[src/rtl/fft_r2_seq_ctrl_if.sv]
// Signal bundle between the radix-2 FFT sequencer and its environment:
// the run handshake, the data RAM / twiddle ROM ports and the butterfly handshake.
interface fft_r2_seq_ctrl_if #(
  parameter int LOG2N = 3
);
  logic             start;
  logic             busy;
  logic             done;
  logic [LOG2N-1:0] ram_raddr;
  logic [LOG2N-2:0] tw_addr;
  logic             bf_go;
  logic             wren;
  logic             bf_done;
  logic [LOG2N-1:0] ram_waddr;
  logic             ram_we;

  // Sequencer side.
  modport master (
    input  start, wren, bf_done,
    output busy, done, ram_raddr, tw_addr, bf_go, ram_waddr, ram_we
  );

  // Environment side: host, RAM, twiddle ROM and serial butterfly.
  modport slave (
    output start, wren, bf_done,
    input  busy, done, ram_raddr, tw_addr, bf_go, ram_waddr, ram_we
  );
endinterface

[src/rtl/fft_r2_seq_ctrl.sv]
// Sequencer / address generator for an in-place radix-2 DIT FFT held in one
// dual-port data RAM. Walks every stage and butterfly, issues read and twiddle
// addresses, hands each butterfly to a serial butterfly unit and steers its two
// result strobes back to the A and B locations.
module fft_r2_seq_ctrl #(
  parameter int LOG2N = 3
) (
  input  logic              clk,
  input  logic              rst_n,
  fft_r2_seq_ctrl_if.master bus
);
  localparam int AW   = LOG2N;          // data RAM address width
  localparam int JW   = LOG2N - 1;      // butterfly index / twiddle address width
  localparam int SW   = $clog2(LOG2N);  // stage counter width
  localparam int HALF = 1 << JW;        // butterflies per stage

  typedef enum logic [2:0] {IDLE, RD_A, RD_B, WAIT, NEXT} state_t;

  state_t        state, state_nxt;
  logic [SW-1:0] stage, stage_nxt;
  logic [JW-1:0] j, j_nxt;
  logic          wr_sel, wr_sel_nxt;
  logic          load_addr;
  logic [AW-1:0] a_addr, b_addr;
  logic [JW-1:0] tw_q;
  logic [AW-1:0] a_c, b_c;
  logic [JW-1:0] tw_c, low_mask;

  // Butterfly addresses for the (stage, j) pair the FSM enters RD_A with:
  // A has a 0 inserted at bit `stage` of j, B sets that bit, and the twiddle
  // index is the in-group offset scaled up to the N-point twiddle table.
  always_comb begin
    low_mask = (JW'(1) << stage_nxt) - JW'(1);
    a_c      = {j_nxt & ~low_mask, 1'b0} | {1'b0, j_nxt & low_mask};
    b_c      = a_c | (AW'(1) << stage_nxt);
    tw_c     = (j_nxt & low_mask) << (JW - int'(stage_nxt));
  end

  // Next-state, counter and output decode.
  always_comb begin
    // NOTE: every signal driven here gets a default first, so no path through
    // the case leaves one unassigned and no latch is inferred.
    state_nxt     = state;
    stage_nxt     = stage;
    j_nxt         = j;
    wr_sel_nxt    = wr_sel;
    load_addr     = 1'b0;
    bus.busy      = 1'b0;
    bus.done      = 1'b0;
    bus.ram_raddr = '0;
    bus.tw_addr   = '0;
    bus.bf_go     = 1'b0;
    bus.ram_we    = 1'b0;
    bus.ram_waddr = '0;

    unique case (state)
      IDLE: begin
        if (bus.start) begin
          state_nxt = RD_A;
          stage_nxt = '0;
          j_nxt     = '0;
          load_addr = 1'b1;
        end
      end
      RD_A: begin
        bus.busy      = 1'b1;
        bus.ram_raddr = a_addr;
        bus.tw_addr   = tw_q;
        state_nxt     = RD_B;
      end
      RD_B: begin
        bus.busy      = 1'b1;
        bus.ram_raddr = b_addr;
        bus.tw_addr   = tw_q;
        bus.bf_go     = 1'b1;
        state_nxt     = WAIT;
      end
      WAIT: begin
        bus.busy      = 1'b1;
        bus.ram_raddr = b_addr;
        bus.tw_addr   = tw_q;
        if (bus.wren) begin
          bus.ram_we    = 1'b1;
          bus.ram_waddr = wr_sel ? b_addr : a_addr;
          wr_sel_nxt    = ~wr_sel;
        end
        if (bus.bf_done) state_nxt = NEXT;
      end
      NEXT: begin
        wr_sel_nxt = 1'b0;
        bus.busy   = 1'b1;
        if (j != JW'(HALF - 1)) begin
          j_nxt     = j + JW'(1);
          state_nxt = RD_A;
          load_addr = 1'b1;
        end else if (stage != SW'(LOG2N - 1)) begin
          stage_nxt = stage + SW'(1);
          j_nxt     = '0;
          state_nxt = RD_A;
          load_addr = 1'b1;
        end else begin
          // Last butterfly retired: busy drops in the same cycle done pulses.
          bus.busy  = 1'b0;
          bus.done  = 1'b1;
          stage_nxt = '0;
          j_nxt     = '0;
          state_nxt = IDLE;
        end
      end
      default: state_nxt = IDLE;
    endcase
  end

  // State register, counters and the per-butterfly address registers.
  // NOTE: sequential state uses non-blocking assignments so every register
  // samples the pre-edge values, independent of block evaluation order.
  always_ff @(posedge clk or negedge rst_n) begin
    if (!rst_n) begin
      state  <= IDLE;
      stage  <= '0;
      j      <= '0;
      wr_sel <= 1'b0;
      a_addr <= '0;
      b_addr <= '0;
      tw_q   <= '0;
    end else begin
      state  <= state_nxt;
      stage  <= stage_nxt;
      j      <= j_nxt;
      wr_sel <= wr_sel_nxt;
      if (load_addr) begin
        a_addr <= a_c;
        b_addr <= b_c;
        tw_q   <= tw_c;
      end
    end
  end
endmodule
[src/flat_wrapper.sv]
// flat-port wrapper written by rule: the top's interface ports become plain ports
module fft_r2_seq_ctrl_flat 
#(
  parameter int LOG2N = 3
)
  (clk, rst_n, bus_start, bus_wren, bus_bf_done, bus_busy, bus_done, bus_ram_raddr, bus_tw_addr, bus_bf_go, bus_ram_waddr, bus_ram_we);
  fft_r2_seq_ctrl_if #(.LOG2N(LOG2N)) bus_i ();
  input  logic clk;
  input  logic rst_n;
  input wire logic [$bits(bus_i.start)-1:0] bus_start;
  input wire logic [$bits(bus_i.wren)-1:0] bus_wren;
  input wire logic [$bits(bus_i.bf_done)-1:0] bus_bf_done;
  output wire logic [$bits(bus_i.busy)-1:0] bus_busy;
  output wire logic [$bits(bus_i.done)-1:0] bus_done;
  output wire logic [$bits(bus_i.ram_raddr)-1:0] bus_ram_raddr;
  output wire logic [$bits(bus_i.tw_addr)-1:0] bus_tw_addr;
  output wire logic [$bits(bus_i.bf_go)-1:0] bus_bf_go;
  output wire logic [$bits(bus_i.ram_waddr)-1:0] bus_ram_waddr;
  output wire logic [$bits(bus_i.ram_we)-1:0] bus_ram_we;
  assign bus_i.start = bus_start;
  assign bus_i.wren = bus_wren;
  assign bus_i.bf_done = bus_bf_done;
  assign bus_busy = bus_i.busy;
  assign bus_done = bus_i.done;
  assign bus_ram_raddr = bus_i.ram_raddr;
  assign bus_tw_addr = bus_i.tw_addr;
  assign bus_bf_go = bus_i.bf_go;
  assign bus_ram_waddr = bus_i.ram_waddr;
  assign bus_ram_we = bus_i.ram_we;
  fft_r2_seq_ctrl #(.LOG2N(LOG2N)) u_core (.clk(clk), .rst_n(rst_n), .bus(bus_i));
endmodule
[config.mk]
export PLATFORM = sky130hd
export DESIGN_NAME = fft_r2_seq_ctrl_flat
export DESIGN_NICKNAME = d
export VERILOG_FILES = /design/src/rtl/fft_r2_seq_ctrl_if.sv /design/src/rtl/fft_r2_seq_ctrl.sv /design/src/flat_wrapper.sv
export SDC_FILE = /design/constraint.sdc
export NUM_CORES = 1
export LEC_CHECK = 0
export ABC_CLOCK_PERIOD_IN_PS = 2200
export CAP_MARGIN = 20
export CELL_PAD_IN_SITES_DETAIL_PLACEMENT = 1
export CELL_PAD_IN_SITES_GLOBAL_PLACEMENT = 2
export CORE_MARGIN = 1.5
export CORE_UTILIZATION = 28
export DETAILED_ROUTE_END_ITERATION = 8
export GPL_TIMING_DRIVEN = 0
export PLACE_DENSITY_LB_ADDON = 0.1
export SYNTH_ARGS = -nofsm -noshare
export SYNTH_HDL_FRONTEND = slang
export SYNTH_SLANG_ARGS = --single-unit
[constraint.sdc]
create_clock -name clk -period 2.2 [get_ports clk]
set_input_delay 0.44 -clock clk [delete_from_list [all_inputs] [get_ports clk]]
set_output_delay 0.44 -clock clk [all_outputs]
set_load 0.1 [all_outputs]
[Yosys cells after proc, flatten, opt, wreduce, memory -nomap -nowiden]
Index checks and enable logic that the tools add are counted.
Word-level totals
  bits in registers: 16
  input bits: 5
Cells by class
  mux-type cells: 30
  bitwise operators: 6
  shift operators: 3
  eq/ne operators: 9
  reductions and logical operators: 6
  add/sub/neg operators: 4
Operators by type and width (number)
  2-bit by 32-bit << shifter with 2-bit output: 1
  3-bit 2-to-1 mux: 6
  3-bit one-hot mux with 5 select lines: 1
  2-bit 2-to-1 mux: 6
  1-bit 2-to-1 mux: 11
  2-bit != test (second input constant): 5
  2-bit one-hot mux with 2 select lines: 2
  3-bit by 2-bit == test with 1-bit output (second input constant): 2
  1-bit one-hot mux with 2 select lines: 3
  3-bit one-hot mux with 2 select lines: 1
  2-bit by 1-bit adder with 2-bit output (second input constant): 2
  2-bit AND: 2
  2-bit AND reduction: 2
  3-bit by 1-bit == test with 1-bit output (second input constant): 1
  3-bit == test (second input constant): 1
  3-bit zero test: 1
  3-bit by 2-bit OR with 3-bit output: 1
  3-bit OR: 1
  3-bit OR reduction: 1
  1-bit by 2-bit << shifter with 3-bit output (first input constant): 1
  2-bit by 2-bit subtractor with 3-bit output (first input constant): 1
  2-bit NOT: 1
  2-bit nonzero test: 1
  2-bit OR reduction: 1
  other kinds (3): 3

[Logic depth before layout (Yosys ltp)]
  depth after elaboration: 10
  depth in mapped cells: 10
  depth with buffers taken out: 10

[Worst setup path after synthesis]
No wires, ideal clock.
  path type: flip-flop to output port
  start point: register u_core.state[2]
  end point: output port bus_tw_addr[0]
  stages on the path, launching flop included: 4
  buffers on the path: 2
  arrival time: 2.926 ns
  path slack: -1.166 ns
  path through: dfrtp_1 -> buf_4 -> clkbuf_1 -> nor3b_1
Between the ends
  word-level cells in the longest chain between the ends: 3
  elaborated cells on any way between the ends: 5
  those cells by class: eq/ne (3); mux (1); reduce/logical (1)
Ends and longest elaborated chain
  start, declared: line fft_r2_seq_ctrl.sv:19  | state_t state, state_nxt;
  start signal, assigned: line fft_r2_seq_ctrl.sv:127  | state <= state_nxt;
  3-bit by 1-bit == test with 1-bit output / 3-bit by 2-bit == test with 1-bit output (equally long branches): line fft_r2_seq_ctrl.sv:56  | unique case (state)
  3-bit OR reduction (no line) (*)
  2-bit 2-to-1 mux (*): line fft_r2_seq_ctrl.sv:56
  end, declared: line flat_wrapper.sv:16  | output wire logic [$bits(bus_i.tw_addr)-1:0] bus_tw_addr;
Every way passes the cells marked *; elsewhere a longest branch is shown, timed or not.

[Final worst setup path]
  start point: register u_core.state[1]
  end point: register u_core.tw_q[1]
Between the ends
  word-level cells in the longest chain between the ends: 6
  elaborated cells on any way between the ends: 10
  those cells by class: add/sub (2); eq/ne (1); shift (2); mux (3); bitwise (1); reduce/logical (1)
Ends and longest elaborated chain
  3-bit == test / 3-bit zero test (equally long branches): line fft_r2_seq_ctrl.sv:56
  2-bit one-hot mux with 2 select lines: line fft_r2_seq_ctrl.sv:56
  1-bit by 2-bit << shifter with 2-bit output: line fft_r2_seq_ctrl.sv:33  | low_mask = (JW'(1) << stage_nxt) - JW'(1);
  2-bit subtractor: line fft_r2_seq_ctrl.sv:33
  2-bit AND: line fft_r2_seq_ctrl.sv:36  | tw_c = (j_nxt & low_mask) << (JW - int'(stage_nxt));
  2-bit by 32-bit << shifter with 2-bit output: line fft_r2_seq_ctrl.sv:36
  end signal, assigned: line fft_r2_seq_ctrl.sv:134  | tw_q <= tw_c;
  end, declared: line fft_r2_seq_ctrl.sv:25  | logic [JW-1:0] tw_q;
Several ways; a longest one is shown, not always the timed one.
A chain may end at the register's enable or synchronous reset.

==> run metrics <==
status finished with violations; failing checks negative setup slack; asr flop ratio synth 100%; CP Data Required Time 2.43 ns; vias in the first global route just over 900; Post-DP HPWL 1960 um; final setup TNS -0.156 ns; post-synth top area share 40.9%; CTS buffer count 3; routed length per instance 15.0 um; H-tree depth 1; Layout area overhead 49.4%; Post-synth EDFFs 0; leakage power 0.659 nW; FP Rows 21; dominant synthesized flop cell dfrtp_1; Ports 17; unrepaired setup endpoints after global routing true; Pre-antenna DRT Iters 4; Area contributors post-synth dfrtp_1, ha_1, nor2_1; pre-CTS WS -0.699 ns; Port Buffer Count 16; total gr overflow 0; most frequent cells in the layout buf_4, dfrtp_1, nand2_1; worst setup margin -0.0916 ns; r2r startpoint u_core.state[1]; Total Routing Usage GR 15.8%; pwr/cell area between 1000 and 1500 mW/mm2; die width 62.2 um; Starting Density 29.4%; max-cap violations 0; post-route ant nets 0; Worst R2R End u_core.tw_q[1]; n_diodes 0; die area between 0.003 and 0.004 mm2; Netlist cell types 38; clk_lat worst skew 0.29 ns; Fmax 436 MHz; vias after detailed routing 890; critical path class flop to flop; DR DRC count 0; final setup fails 2; Tmin final between 2 and 2.5 ns; post-synth net total 114; CP startpoint kind flop; leading cell type in the layout, fill and taps excluded buf_4; global-route wire length before repair 4770 um; Vias per Instance 4.78; height of the die 62.2 um; largest net degree at the start of global routing 17; CP Max Fanout 6; Worst setup EP type flop; Final period util 104%; hold crit path type flop to flop; initial DRC count 8; CTS max path bufs 2; final hold viol count 0; clk slew on worst S/H paths 0.10 ns; #FFs+latches synth 16; Finished Cell Area 0.00146 mm2; GP Congestion 0.777; WHS Path Cells 2; CTS tree yes; dpl cell area approximately 0.0013 mm2; Hold WS 0.484 ns; final WL 2780 um; Seq/Total Area, Yosys 40.9%; arrival time at the worst endpoint 2.52 ns; leading area contributor after synthesis dfrtp_1; Critical path destination u_core.tw_q[1]; Slew Viols, Final 0; utilization after layout 43.9%; CP Launch Point u_core.state[1]; net count reported at finish 150; fin cells about 190; share of layout cells above drive strength 1 approximately 44%; Clock Skew 0.00237 ns; core area 0.00334 mm2; antenna violations before repair 0; peak supply drop roughly 340 uV; max_slew headroom 45.5%; Sink Count 16; total power 2.11 mW; placed cells 167; Syn Inst Count 105; Synthesis Warnings 0; hold buffers post-CTS 0; worst-margin pin slew about 0.81 ns; syn_area_per_cell 9.33 um2; R2R setup slack -0.09 ns; cell area after synthesis 980 um2; path depth of the worst reg2reg path 9; clk root buf clkbuf_4
-- metal layers --
| layer | wire length, um | vias up | track usage, % |
|---|---|---|---|
| met4 | 42 | 0 | 5.83 |
| li1 | - | 445 | - |
| met3 | 81 | 5 | 2.54 |
| met5 | 0 | - | 0 |
| met2 | 1340 | 14 | 26.2 |
| met1 | 1320 | 426 | 20.7 |
-- cells by family (layout without fill, tap and decap cells) --
group | Yosys count | count (layout) | synth area share, %
flip-flops | 16 | 16 | 40.9
AND/OR/NAND/NOR | 45 | 45 | 27.5
AO/OA/AOI/OAI | 23 | 23 | 15.6
adder cells (fa/ha/maj) | 4 | 4 | 5.11
multiplexers | 4 | 4 | 4.09
XOR/XNOR | 2 | 2 | 1.79
buffers and inverters | 11 | 46 | 5.11
-- synthesized netlist by cell type, types with 2 or more instances --
library cell,n
dfrtp_1,16
a22o_1,4
nor2b_1,3
mux2i_1,4
ha_1,4
inv_1,4
nor3b_1,4
clkbuf_1,3
nor2_1,12
o21ai_0,5
buf_4,2
nand4b_1,2
nand2_1,10
a22oi_1,3
a21oi_1,4
o21ai_1,3
-- state kept, by name (all words and copies together) (netlist names) --
signal and count:
u_core.wr_sel 1, u_core.a_addr 3, u_core.state 3, u_core.tw_q 2, u_core.stage 2, u_core.b_addr 3, u_core.j 2
-- critical path, cell delays in order (launching register included) --
cell,delay [ns]
dfrtp_1,0.41
buf_6,0.15
nor4b_4,0.27
and3b_1,0.20
a211oi_2,0.05
buf_4,0.17
ha_4,0.25
or4b_4,0.46
and2_4,0.15
o21ai_2,0.11
-- cell type report --
type                       instances  area (um2)
fill                             394        1870
multi-input combinational         78         638
sequential                        16         400
timing repair buffer              31         270
tap                               46        57.6
buffer                             6        42.5
clock buffer                       4        36.3
inverter                           5        18.8
-- worst min path at each step --
stage | endpoint | start | slack (ns)
floorplan | u_core.a_addr[0] | rst_n | 0.14
global placement | u_core.tw_q[0] | u_core.tw_q[0] | 0.47
detailed placement | u_core.tw_q[0] | u_core.tw_q[0] | 0.47
CTS | u_core.tw_q[1] | u_core.tw_q[1] | 0.50
global route | u_core.tw_q[0] | u_core.tw_q[0] | 0.53
finish | u_core.tw_q[1] | u_core.tw_q[1] | 0.48
-- power breakdown --
group	internal, mW	switching, mW	total [mW]
Combinational	0.483	0.964	1.45
Clock	0.101	0.101	0.202
Sequential	0.392	0.0719	0.463
-- timing repair --
| item | CTS | global route |
|---|---|---|
| setup endpoints to repair | 17 | 10 |
| pin swaps | 5 | 7 |
| setup buffers | 8 | 7 |
| resized for setup | 75 | 20 |
Power figures use the tool's default switching activity.
==> RTL change (same flow settings) <==
Reset style: synchronous (`rst_n`), changed in one clocked block.
--- a/src/rtl/fft_r2_seq_ctrl.sv
+++ b/src/rtl/fft_r2_seq_ctrl.sv
@@ -114,7 +114,7 @@
   // State register, counters and the per-butterfly address registers.
   // NOTE: sequential state uses non-blocking assignments so every register
   // samples the pre-edge values, independent of block evaluation order.
-  always_ff @(posedge clk or negedge rst_n) begin
+  always_ff @(posedge clk) begin
     if (!rst_n) begin
       state  <= IDLE;
       stage  <= '0;
Formal check against the unedited RTL: differs if rst_n is asserted again (counterexample within 4 cycles, from zero or initial values and one cycle with rst_n low); with rst_n held inactive, the same outputs for 10 cycles.
==> RTL change against the original RTL <==
Via count up 11%. Worst hold slack worse by 0.022 ns. Sequential cell count unchanged. Register-to-register slack better by 0.22 ns. Routed wire length up 4.4%. Final area down 5.7%. Maximum frequency up 9.9%. Worst setup slack better by 0.21 ns. Synthesized area up 1.5%. Utilization down 2.8 points. Critical endpoint is now bus_ram_waddr[2]. Largest cell class unchanged.
Power is not compared: it rests on default switching activity, and its combinational part moved more than twofold at a synthesized area within 25%.
==> RTL change: results <==
metrics = {
    "outcome": {
        "status": "complete, no violations",
    },
    "min_path": {
        "hold_path_startpoint": "u_core.tw_q[0]$_SDFFE_PN0P_",
    },
    "grt": {
        "grt_use_met1_pct": 21.24,
        "grt.met2_usage_pct": 26.48,
        "grt_max_degree": 11,
        "via_count_of_the_first_global_routing_pass": 1009,
        "grt_pass1_wl_mm": 5.030,
        "grt_util_all_layers_pct": 16.17,
        "global_route.usage.met3_pct": 2.883,
    },
    "place": {
        "hpwl_mm": 2.104,
        "dpl.cell_count": 185,
        "replace_congestion": 0.7029,
        "placement.setup.worst_slack_ns": -0.9487,
    },
    "route": {
        "route.detailed.vias_per_inst": 5.026,
        "routedWlPerCell_um": 14.82,
        "drt-total-wl_mm": 2.905,
        "wl_met1_mm": 1.339,
        "drtIter0Drc": 18,
    },
    "synth": {
        "most_frequent_cells_after_synthesis": "sky130_fd_sc_hd__nor2_1, sky130_fd_sc_hd__dfxtp_1, sky130_fd_sc_hd__nand2_1",
        "ys.flop_type": "sky130_fd_sc_hd__dfxtp_1",
        "synth_cell_types": 43,
        "yosysSeqAreaShare_pct": 32.20,
        "synth.net_count": 132,
        "postSynth.asyncResetShare_pct": 0,
    },
    "layout": {
        "drive_above_1_share_pct": 35.33,
        "area_delta_synth_final_pct": 38.74,
        "multi_input_area_share_pct": 50.59,
        "nonClkBufAreaFrac_pct": 17.95,
        "nets": 160,
        "area_share_clock_buf_inv_pct": 2.629,
        "nNonClkBuffers": 28,
        "area.sequential_um2": 321.6,
    },
    "setup_path": {
        "r2r_start": "u_core.state[1]$_SDFFE_PN0P_",
        "critical_path.slowest_cell": "sky130_fd_sc_hd__dfxtp_1",
        "critPathArrivalTime_ns": 1.65,
        "r2r_setup_slack_ns": 0.13,
        "crit_fanout": 10,
        "crit-reg2reg-capture": "u_core.tw_q[1]$_SDFFE_PN0P_",
        "path_class": "reg2out",
        "cp-endpoint": "bus_ram_waddr[2]",
    },
    "timing": {
        "clk_skew_ns": 0.01647,
        "max_slew.worst_pin.slew_ns": 0.4977,
    },
    "pwr": {
        "power.total_uw": 683.2,
    },
}
==> RTL change: cell types whose count changed in the layout (fill, tap and decap cells not counted), moves of 6 or more <==
cell and delta:
sky130_fd_sc_hd__buf_4 -9, sky130_fd_sc_hd__a21oi_1 +6, sky130_fd_sc_hd__dfrtp_1 -16, sky130_fd_sc_hd__dfxtp_1 +15
==> RTL change: repair_timing <==
item / CTS / global route
setup endpoints to repair: 17 / 15
gates resized for setup: 75 / 20
pin swaps: 0 / 2
buffers inserted: 3 / 4
==> RTL change: worst min path at each step <==
stage,endpoint,slack (ns),depth (start not counted)
floorplan,u_core.tw_q[0]$_SDFFE_PN0P_,0.43,2
global placement,u_core.tw_q[0]$_SDFFE_PN0P_,0.44,2
detailed placement,u_core.tw_q[0]$_SDFFE_PN0P_,0.45,2
CTS,u_core.tw_q[0]$_SDFFE_PN0P_,0.46,2
global route,u_core.tw_q[0]$_SDFFE_PN0P_,0.48,2
finish,u_core.tw_q[0]$_SDFFE_PN0P_,0.46,2
==> RTL change: cells by family (layout without fill, tap and decap cells) <==
logic type,after synthesis,count (layout),synth area share [%]
muxes,3,3,3.019
and+or+nand+nor,56,56,30.44
buffers and inverters,10,37,4.779
xor gates and xnor gates,2,2,1.761
AOI/OAI and AO/OA,32,32,22.77
DFF,16,16,32.20
adders and majority gates,4,4,5.032
==> RTL change: stage by stage <==
| step | setup TNS [ns] | hold slack (ns) |
|---|---|---|
| after floorplan | -0.2473 | 0.4273 |
| after global placement | -8.477 | 0.4409 |
| after detailed placement | -9.080 | 0.4465 |
| after CTS | -0.005847 | 0.4623 |
| after global routing | -0.3240 | 0.4779 |
| final | 0 | 0.4622 |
◇ ◇ ◇
* How to complete this task
Only the lines above starting with the one with "track usage, % |" and going through the one with "u_core.wr_sel 1, u_core.a_addr" are to be copied, word for word and with both ends kept.

* Answer space
| layer | wire length, um | vias up | track usage, % |
|---|---|---|---|
| met4 | 42 | 0 | 5.83 |
| li1 | - | 445 | - |
| met3 | 81 | 5 | 2.54 |
| met5 | 0 | - | 0 |
| met2 | 1340 | 14 | 26.2 |
| met1 | 1320 | 426 | 20.7 |
-- cells by family (layout without fill, tap and decap cells) --
group | Yosys count | count (layout) | synth area share, %
flip-flops | 16 | 16 | 40.9
AND/OR/NAND/NOR | 45 | 45 | 27.5
AO/OA/AOI/OAI | 23 | 23 | 15.6
adder cells (fa/ha/maj) | 4 | 4 | 5.11
multiplexers | 4 | 4 | 4.09
XOR/XNOR | 2 | 2 | 1.79
buffers and inverters | 11 | 46 | 5.11
-- synthesized netlist by cell type, types with 2 or more instances --
library cell,n
dfrtp_1,16
a22o_1,4
nor2b_1,3
mux2i_1,4
ha_1,4
inv_1,4
nor3b_1,4
clkbuf_1,3
nor2_1,12
o21ai_0,5
buf_4,2
nand4b_1,2
nand2_1,10
a22oi_1,3
a21oi_1,4
o21ai_1,3
-- state kept, by name (all words and copies together) (netlist names) --
signal and count:
u_core.wr_sel 1, u_core.a_addr 3, u_core.state 3, u_core.tw_q 2, u_core.stage 2, u_core.b_addr 3, u_core.j 2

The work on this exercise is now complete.